## WHAT YOU WILL DO
Search the entries below for the word "override", then copy each line in which it is found.
------ INFORMATION GIVEN
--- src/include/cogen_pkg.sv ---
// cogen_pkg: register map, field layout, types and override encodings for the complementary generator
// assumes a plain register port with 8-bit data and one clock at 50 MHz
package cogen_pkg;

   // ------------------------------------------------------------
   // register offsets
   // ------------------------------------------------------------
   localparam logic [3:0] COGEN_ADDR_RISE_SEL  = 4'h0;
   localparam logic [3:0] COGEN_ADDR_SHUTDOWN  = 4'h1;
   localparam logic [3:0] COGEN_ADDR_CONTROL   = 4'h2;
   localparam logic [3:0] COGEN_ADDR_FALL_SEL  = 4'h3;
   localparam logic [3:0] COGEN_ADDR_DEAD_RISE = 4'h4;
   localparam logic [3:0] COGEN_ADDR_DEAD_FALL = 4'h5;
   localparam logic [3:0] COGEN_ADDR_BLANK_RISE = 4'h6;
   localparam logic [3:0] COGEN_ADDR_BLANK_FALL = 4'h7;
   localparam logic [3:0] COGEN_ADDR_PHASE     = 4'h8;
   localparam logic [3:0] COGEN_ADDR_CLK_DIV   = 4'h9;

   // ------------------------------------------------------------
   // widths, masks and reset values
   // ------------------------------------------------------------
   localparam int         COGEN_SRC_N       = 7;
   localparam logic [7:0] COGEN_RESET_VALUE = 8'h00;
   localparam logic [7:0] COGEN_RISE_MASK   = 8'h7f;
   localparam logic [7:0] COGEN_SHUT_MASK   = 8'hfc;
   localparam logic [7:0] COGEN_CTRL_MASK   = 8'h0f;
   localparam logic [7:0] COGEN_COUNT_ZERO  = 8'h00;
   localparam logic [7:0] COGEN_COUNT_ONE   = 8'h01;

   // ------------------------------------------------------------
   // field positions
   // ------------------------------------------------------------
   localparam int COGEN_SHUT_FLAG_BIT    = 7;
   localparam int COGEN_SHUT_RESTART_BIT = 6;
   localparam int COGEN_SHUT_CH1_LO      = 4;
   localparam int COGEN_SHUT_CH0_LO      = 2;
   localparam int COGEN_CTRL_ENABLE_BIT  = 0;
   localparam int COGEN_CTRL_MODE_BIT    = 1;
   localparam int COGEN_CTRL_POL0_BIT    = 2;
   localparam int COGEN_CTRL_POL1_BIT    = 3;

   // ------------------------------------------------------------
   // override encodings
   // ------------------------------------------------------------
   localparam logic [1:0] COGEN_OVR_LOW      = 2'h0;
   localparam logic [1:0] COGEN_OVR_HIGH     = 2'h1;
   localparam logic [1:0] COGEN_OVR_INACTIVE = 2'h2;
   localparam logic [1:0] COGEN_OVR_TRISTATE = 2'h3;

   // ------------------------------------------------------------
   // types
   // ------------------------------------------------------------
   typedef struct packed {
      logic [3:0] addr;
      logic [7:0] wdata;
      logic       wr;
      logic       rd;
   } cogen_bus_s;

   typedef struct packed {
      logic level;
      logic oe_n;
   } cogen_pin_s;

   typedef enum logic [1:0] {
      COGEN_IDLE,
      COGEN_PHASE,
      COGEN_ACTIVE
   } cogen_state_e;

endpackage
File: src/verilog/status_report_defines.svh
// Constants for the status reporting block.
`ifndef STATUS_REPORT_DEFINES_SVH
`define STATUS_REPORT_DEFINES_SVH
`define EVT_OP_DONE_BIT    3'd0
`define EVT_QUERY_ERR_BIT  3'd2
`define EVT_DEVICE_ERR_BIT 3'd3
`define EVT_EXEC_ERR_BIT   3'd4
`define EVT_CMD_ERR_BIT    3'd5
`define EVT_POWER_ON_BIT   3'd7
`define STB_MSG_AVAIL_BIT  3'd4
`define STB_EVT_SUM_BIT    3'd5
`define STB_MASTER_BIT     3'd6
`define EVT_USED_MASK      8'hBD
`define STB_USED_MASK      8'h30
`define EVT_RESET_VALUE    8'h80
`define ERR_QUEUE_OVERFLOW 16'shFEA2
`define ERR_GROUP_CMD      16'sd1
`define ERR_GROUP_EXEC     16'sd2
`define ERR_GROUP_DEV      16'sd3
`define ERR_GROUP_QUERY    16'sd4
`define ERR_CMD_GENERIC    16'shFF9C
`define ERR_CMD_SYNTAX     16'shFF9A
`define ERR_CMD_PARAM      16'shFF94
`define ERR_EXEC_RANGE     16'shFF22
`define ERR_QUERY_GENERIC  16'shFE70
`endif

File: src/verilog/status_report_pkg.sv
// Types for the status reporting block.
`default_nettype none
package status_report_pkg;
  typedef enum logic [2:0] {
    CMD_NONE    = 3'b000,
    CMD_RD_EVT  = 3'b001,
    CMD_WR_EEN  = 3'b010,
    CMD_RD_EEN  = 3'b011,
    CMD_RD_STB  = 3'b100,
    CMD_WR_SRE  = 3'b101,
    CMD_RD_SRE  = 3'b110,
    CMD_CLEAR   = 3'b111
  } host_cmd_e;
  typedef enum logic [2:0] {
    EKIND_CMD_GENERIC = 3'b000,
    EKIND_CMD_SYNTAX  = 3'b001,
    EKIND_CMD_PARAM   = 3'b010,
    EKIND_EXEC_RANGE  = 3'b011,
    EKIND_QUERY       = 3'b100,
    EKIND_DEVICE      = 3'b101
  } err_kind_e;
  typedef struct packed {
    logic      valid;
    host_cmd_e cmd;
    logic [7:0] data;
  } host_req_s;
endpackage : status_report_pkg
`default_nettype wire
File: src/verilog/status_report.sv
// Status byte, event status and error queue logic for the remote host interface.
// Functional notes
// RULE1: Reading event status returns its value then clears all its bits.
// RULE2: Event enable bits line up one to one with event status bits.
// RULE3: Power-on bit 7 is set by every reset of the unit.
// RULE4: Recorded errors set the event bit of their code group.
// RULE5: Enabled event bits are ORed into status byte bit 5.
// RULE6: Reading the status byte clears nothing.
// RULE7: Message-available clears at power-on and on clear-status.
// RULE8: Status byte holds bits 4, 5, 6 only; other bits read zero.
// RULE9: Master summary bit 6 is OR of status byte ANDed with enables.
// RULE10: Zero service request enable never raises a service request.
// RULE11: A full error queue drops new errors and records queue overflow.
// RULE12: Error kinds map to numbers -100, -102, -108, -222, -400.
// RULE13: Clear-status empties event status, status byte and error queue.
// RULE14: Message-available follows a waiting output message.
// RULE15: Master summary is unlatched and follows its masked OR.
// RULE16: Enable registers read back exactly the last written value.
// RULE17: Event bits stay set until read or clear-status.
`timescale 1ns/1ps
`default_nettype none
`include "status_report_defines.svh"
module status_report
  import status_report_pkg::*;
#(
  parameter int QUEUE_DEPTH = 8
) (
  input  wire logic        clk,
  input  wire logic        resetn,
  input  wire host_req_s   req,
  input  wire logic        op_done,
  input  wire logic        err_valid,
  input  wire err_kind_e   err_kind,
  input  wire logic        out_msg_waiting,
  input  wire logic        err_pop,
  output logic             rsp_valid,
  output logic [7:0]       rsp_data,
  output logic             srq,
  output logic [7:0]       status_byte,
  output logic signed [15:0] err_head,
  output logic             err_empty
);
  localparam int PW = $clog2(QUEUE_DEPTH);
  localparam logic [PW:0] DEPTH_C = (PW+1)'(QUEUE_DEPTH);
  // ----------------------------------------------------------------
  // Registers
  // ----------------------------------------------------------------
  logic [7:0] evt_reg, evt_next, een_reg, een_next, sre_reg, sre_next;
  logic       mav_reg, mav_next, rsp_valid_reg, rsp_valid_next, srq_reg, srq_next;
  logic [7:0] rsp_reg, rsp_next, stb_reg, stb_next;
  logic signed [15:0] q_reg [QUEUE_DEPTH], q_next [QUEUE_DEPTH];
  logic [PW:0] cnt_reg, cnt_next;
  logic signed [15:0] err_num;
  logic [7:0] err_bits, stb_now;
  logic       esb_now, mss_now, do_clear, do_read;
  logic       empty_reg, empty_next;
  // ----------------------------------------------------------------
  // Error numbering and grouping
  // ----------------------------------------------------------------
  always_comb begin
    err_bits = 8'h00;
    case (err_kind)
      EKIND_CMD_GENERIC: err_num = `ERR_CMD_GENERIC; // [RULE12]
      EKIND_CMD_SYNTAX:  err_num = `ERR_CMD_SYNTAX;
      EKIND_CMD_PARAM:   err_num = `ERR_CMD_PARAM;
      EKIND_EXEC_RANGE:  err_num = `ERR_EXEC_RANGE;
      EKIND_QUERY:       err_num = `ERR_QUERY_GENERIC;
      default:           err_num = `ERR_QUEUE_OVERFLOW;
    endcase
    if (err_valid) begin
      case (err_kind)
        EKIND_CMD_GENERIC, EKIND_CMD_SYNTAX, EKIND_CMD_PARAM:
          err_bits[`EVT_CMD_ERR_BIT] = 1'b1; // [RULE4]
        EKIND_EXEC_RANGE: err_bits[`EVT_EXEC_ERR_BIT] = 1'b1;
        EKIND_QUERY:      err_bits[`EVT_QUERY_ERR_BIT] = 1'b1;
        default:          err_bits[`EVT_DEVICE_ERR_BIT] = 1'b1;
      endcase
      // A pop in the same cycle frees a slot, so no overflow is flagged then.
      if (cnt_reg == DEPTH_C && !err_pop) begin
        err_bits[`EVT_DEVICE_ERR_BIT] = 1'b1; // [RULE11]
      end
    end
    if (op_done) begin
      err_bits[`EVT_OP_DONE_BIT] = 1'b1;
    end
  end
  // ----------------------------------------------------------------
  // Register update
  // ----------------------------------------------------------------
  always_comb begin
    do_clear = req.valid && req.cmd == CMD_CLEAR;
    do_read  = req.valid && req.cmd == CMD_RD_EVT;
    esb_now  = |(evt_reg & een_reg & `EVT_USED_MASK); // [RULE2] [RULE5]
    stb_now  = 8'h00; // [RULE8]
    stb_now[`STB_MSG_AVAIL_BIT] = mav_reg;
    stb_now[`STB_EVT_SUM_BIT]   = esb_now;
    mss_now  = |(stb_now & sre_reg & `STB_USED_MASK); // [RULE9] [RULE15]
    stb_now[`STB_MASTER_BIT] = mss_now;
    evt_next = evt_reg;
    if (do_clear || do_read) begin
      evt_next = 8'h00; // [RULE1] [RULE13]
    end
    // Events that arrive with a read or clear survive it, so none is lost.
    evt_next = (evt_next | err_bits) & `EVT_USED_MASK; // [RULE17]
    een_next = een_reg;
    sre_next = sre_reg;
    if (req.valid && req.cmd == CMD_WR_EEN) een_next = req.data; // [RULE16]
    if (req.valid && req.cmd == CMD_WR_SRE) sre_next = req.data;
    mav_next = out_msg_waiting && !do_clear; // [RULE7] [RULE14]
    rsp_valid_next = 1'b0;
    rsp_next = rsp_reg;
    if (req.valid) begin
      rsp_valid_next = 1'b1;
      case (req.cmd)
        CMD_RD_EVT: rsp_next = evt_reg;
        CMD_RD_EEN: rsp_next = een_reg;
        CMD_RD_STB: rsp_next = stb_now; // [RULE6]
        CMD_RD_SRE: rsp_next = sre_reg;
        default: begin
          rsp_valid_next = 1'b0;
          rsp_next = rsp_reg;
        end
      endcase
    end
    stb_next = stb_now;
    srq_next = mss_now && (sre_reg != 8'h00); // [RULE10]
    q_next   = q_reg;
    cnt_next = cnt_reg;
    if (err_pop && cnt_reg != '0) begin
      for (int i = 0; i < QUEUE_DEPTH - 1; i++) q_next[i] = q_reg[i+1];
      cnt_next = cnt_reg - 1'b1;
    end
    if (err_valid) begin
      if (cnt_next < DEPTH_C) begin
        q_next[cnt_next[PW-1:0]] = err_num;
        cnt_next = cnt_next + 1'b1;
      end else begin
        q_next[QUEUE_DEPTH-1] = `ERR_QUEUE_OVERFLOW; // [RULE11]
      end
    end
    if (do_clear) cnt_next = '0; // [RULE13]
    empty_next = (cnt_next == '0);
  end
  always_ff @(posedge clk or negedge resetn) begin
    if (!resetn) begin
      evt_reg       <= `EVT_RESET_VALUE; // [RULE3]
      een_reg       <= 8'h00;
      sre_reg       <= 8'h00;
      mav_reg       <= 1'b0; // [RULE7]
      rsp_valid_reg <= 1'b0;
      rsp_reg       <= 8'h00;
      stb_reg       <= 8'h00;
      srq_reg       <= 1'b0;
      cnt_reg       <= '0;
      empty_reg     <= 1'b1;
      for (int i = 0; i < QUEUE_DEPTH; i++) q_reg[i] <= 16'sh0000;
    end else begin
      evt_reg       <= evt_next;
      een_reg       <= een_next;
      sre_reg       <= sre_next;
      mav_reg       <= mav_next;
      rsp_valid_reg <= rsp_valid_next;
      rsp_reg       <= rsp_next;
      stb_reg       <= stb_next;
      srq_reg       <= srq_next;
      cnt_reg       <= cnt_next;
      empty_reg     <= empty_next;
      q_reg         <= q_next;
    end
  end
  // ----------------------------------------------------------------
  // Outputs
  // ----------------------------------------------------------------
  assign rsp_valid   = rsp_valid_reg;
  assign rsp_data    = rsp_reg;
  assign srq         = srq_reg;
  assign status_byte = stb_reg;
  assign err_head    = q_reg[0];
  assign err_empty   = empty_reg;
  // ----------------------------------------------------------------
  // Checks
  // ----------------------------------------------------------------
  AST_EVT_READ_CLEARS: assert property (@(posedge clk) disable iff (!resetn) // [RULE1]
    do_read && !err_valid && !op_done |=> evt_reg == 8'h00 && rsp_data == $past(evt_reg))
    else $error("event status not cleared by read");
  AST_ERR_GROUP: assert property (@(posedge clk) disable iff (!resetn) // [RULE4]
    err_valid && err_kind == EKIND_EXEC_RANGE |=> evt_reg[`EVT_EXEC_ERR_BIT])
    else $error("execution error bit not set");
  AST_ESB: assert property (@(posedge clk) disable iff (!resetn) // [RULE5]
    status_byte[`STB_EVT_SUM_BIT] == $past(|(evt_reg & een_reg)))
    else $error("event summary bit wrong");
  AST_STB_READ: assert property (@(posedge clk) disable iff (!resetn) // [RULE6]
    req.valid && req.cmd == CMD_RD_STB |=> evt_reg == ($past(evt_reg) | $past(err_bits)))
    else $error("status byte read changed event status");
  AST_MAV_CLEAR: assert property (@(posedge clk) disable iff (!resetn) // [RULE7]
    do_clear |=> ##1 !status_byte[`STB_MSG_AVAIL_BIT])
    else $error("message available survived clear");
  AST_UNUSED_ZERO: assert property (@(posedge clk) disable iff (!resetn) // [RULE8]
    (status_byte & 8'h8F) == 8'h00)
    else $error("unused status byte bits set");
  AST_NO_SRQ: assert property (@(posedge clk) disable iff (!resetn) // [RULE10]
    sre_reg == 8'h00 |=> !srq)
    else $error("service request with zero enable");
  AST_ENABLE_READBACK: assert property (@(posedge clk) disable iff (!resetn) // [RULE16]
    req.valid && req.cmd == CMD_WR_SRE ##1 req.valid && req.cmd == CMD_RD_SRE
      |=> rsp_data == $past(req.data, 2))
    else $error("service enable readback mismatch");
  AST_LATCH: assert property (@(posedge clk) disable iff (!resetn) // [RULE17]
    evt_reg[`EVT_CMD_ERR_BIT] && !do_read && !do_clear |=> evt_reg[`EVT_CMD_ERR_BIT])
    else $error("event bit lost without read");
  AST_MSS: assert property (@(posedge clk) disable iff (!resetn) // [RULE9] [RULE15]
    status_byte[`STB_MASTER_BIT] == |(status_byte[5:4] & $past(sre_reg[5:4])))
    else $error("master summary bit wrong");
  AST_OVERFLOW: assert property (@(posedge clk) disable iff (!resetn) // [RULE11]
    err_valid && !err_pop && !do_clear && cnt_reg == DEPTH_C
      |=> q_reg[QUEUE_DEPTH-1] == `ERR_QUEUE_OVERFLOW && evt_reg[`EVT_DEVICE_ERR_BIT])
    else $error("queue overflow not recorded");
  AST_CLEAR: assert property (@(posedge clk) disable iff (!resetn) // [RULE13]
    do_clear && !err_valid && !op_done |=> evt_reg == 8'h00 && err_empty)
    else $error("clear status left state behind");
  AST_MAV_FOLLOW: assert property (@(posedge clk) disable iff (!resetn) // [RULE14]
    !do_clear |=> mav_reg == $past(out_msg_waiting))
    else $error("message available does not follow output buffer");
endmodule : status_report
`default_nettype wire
------------
## OUTPUT
// cogen_pkg: register map, field layout, types and override encodings for the complementary generator
   // override encodings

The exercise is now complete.